Posted on: Monday, August 26, 2002
Our homeless policy heartless, shortsighted
We understand the city's point of view in all of the places where it has ousted "squatters." Referring to the latest target, Waimanalo Beach Park, Waimanalo Neighborhood Board chairman Wilson Ho expressed it perfectly:
"We don't want to close it forever," he said. "We just want to clean it up, get our park back, kick out the riffraff."
That's what has happened at other beach parks, as well as 'A'ala Park and Fort Street Mall downtown.
'A'ala Park was overrun, not only with homeless people and vagrants, but drug dealers and prostitutes. Certainly something had to be done. The park was unsafe and unsuitable for use by ordinary citizens. The "riffraff" had taken it over.
So the city closed it down, fenced it off, and spent a year renovating it. By the time it reopened, its scruffy denizens were long gone. Some of them apparently moved to Fort Street Mall, so the city removed the benches. Never mind that legitimate habitues of the mall, including customers of mall businesses and residents of nearby housing for the elderly, also used them.he benches will be replaced eventually, once the scruffy denizens are gone.
The same thing will happen at Waimanalo Beach Park. It will be closed for months, and it will be much improved when it reopens. That won't be until the scruffy denizens are gone.
Ala Moana Beach Park might be next for this treatment. A letter to the editor the other day from a Mainland tourist complained that the park was being taken over by homeless people, and that he and his wife wouldn't be back.
But who are these people who insist on living in our parks? Many of them are more like the rest of us than we'd care to admit. A large proportion of Hawai'i residents are but a single paycheck away from homelessness. That means some of these folks are just one paycheck different.
Sure, some of them are criminals, drug addicts, mentally ill and, to be sure, riffraff. But when they close the beach park, they will all have to go somewhere else.
As a society, we seem not to care where they will go, nor that many of them will lose what little connection with social services they now have. The city's battle against these people amounts to dealing with a symptom rather than the disease. The problem, obviously, will recur wherever they move.

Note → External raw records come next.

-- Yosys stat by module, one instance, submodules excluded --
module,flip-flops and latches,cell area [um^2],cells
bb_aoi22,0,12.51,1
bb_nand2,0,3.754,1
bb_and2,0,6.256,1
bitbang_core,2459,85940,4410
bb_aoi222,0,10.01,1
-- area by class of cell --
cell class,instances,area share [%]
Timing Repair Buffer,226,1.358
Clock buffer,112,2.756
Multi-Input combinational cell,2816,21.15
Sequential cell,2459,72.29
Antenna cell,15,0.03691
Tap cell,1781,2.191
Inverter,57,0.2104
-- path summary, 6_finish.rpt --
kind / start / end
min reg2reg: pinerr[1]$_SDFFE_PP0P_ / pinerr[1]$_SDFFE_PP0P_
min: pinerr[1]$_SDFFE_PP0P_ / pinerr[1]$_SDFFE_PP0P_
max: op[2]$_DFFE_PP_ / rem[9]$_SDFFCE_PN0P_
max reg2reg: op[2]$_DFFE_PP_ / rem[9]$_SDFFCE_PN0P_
Context: an optimization exercise on an open-source flow, tuned for small area, a short achievable clock period and few clock cycles. The choices shown serve that exercise and are no tape-out recipe.
Where RTL was checked, it was by simulation tests only, not by an equivalence proof against the original.
No functional check of the RTL was part of runs 4 to 6.
Power and IR drop assume default switching activity.

==> flow/standard.sh <==
#!/bin/bash
# synth_recipe.tcl (not shown) runs the flow's synth.tcl, then flattens the netlist and writes it again
# the make line also repeats each setting of config.mk as NAME=value (left out here)
make -C /OpenROAD-flow-scripts/flow DESIGN_CONFIG=/design/flow/config.mk WORK_HOME=/design/flow/orfs CLKGATE_MAP_FILE= SYNTH_SCRIPT=/design/flow/synth_recipe.tcl "${@:-finish}"
==> flow/constraint.sdc <==
create_clock -name core_clock -period 10.0 [get_ports {clk}]
set_input_delay 2.0000 -clock core_clock [delete_from_list [all_inputs] [get_ports {clk}]]
set_output_delay 2.0000 -clock core_clock [all_outputs]
set_load 0.01 [all_outputs]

We applaud the fact that there's substantial sympathy among Waimanalo residents for the fate of these folks. That comes at some personal cost: They recognize that under present conditions, they're all but deprived of legitimate use of their park for camping, picnicking and the like.
The answer lies, not in evictions and park closings, but in a serious push to expand homeless shelter capacity and a major effort on the part of social workers to break this shameful cycle.